**WHAT YOU ARE ASKED TO DO:** Quote exactly the lines spanning from the top of the data below to the line that contains "create_clock -name core_clock", including both.

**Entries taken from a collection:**
This is an optimization exercise on Yosys and OpenROAD, whose aim is small area, a short achievable clock period and few clock cycles, not a production implementation. In this exercise RTL edits were held to simulation tests only and were not proved equivalent to the original. Power is estimated from default activity; no workload was simulated.

[run.sh]
#!/bin/bash
# synth_recipe.tcl (not shown) runs the flow's synth.tcl, then flattens the netlist and writes it again
# the make line also repeats each setting of config.mk as NAME=value (left out here)
make -C /OpenROAD-flow-scripts/flow DESIGN_CONFIG=/design/flow/config.mk WORK_HOME=/design/flow/orfs CLKGATE_MAP_FILE= SYNTH_SCRIPT=/design/flow/synth_recipe.tcl finish
[config.mk]
export PLATFORM = sky130hd
export DESIGN_NAME = Riscv151
export DESIGN_NICKNAME = Riscv151
export VERILOG_FILES = /design/flow/design.v
export SDC_FILE = /design/flow/constraint.sdc
export NUM_CORES = 4
export LEC_CHECK = 0
export CAP_MARGIN = 20
export CORE_MARGIN = 2
export CORE_UTILIZATION = 40
export SLEW_MARGIN = 20
[constraint.sdc]
create_clock -name core_clock -period 11.0 [get_ports {clk}]
set_input_delay 2.2000 -clock core_clock [delete_from_list [all_inputs] [get_ports {clk}]]
set_output_delay 2.2000 -clock core_clock [all_outputs]
set_load 0.01 [all_outputs]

**YOUR RESPONSE:**
This is an optimization exercise on Yosys and OpenROAD, whose aim is small area, a short achievable clock period and few clock cycles, not a production implementation. In this exercise RTL edits were held to simulation tests only and were not proved equivalent to the original. Power is estimated from default activity; no workload was simulated.

[run.sh]
#!/bin/bash
# synth_recipe.tcl (not shown) runs the flow's synth.tcl, then flattens the netlist and writes it again
# the make line also repeats each setting of config.mk as NAME=value (left out here)
make -C /OpenROAD-flow-scripts/flow DESIGN_CONFIG=/design/flow/config.mk WORK_HOME=/design/flow/orfs CLKGATE_MAP_FILE= SYNTH_SCRIPT=/design/flow/synth_recipe.tcl finish
[config.mk]
export PLATFORM = sky130hd
export DESIGN_NAME = Riscv151
export DESIGN_NICKNAME = Riscv151
export VERILOG_FILES = /design/flow/design.v
export SDC_FILE = /design/flow/constraint.sdc
export NUM_CORES = 4
export LEC_CHECK = 0
export CAP_MARGIN = 20
export CORE_MARGIN = 2
export CORE_UTILIZATION = 40
export SLEW_MARGIN = 20
[constraint.sdc]
create_clock -name core_clock -period 11.0 [get_ports {clk}]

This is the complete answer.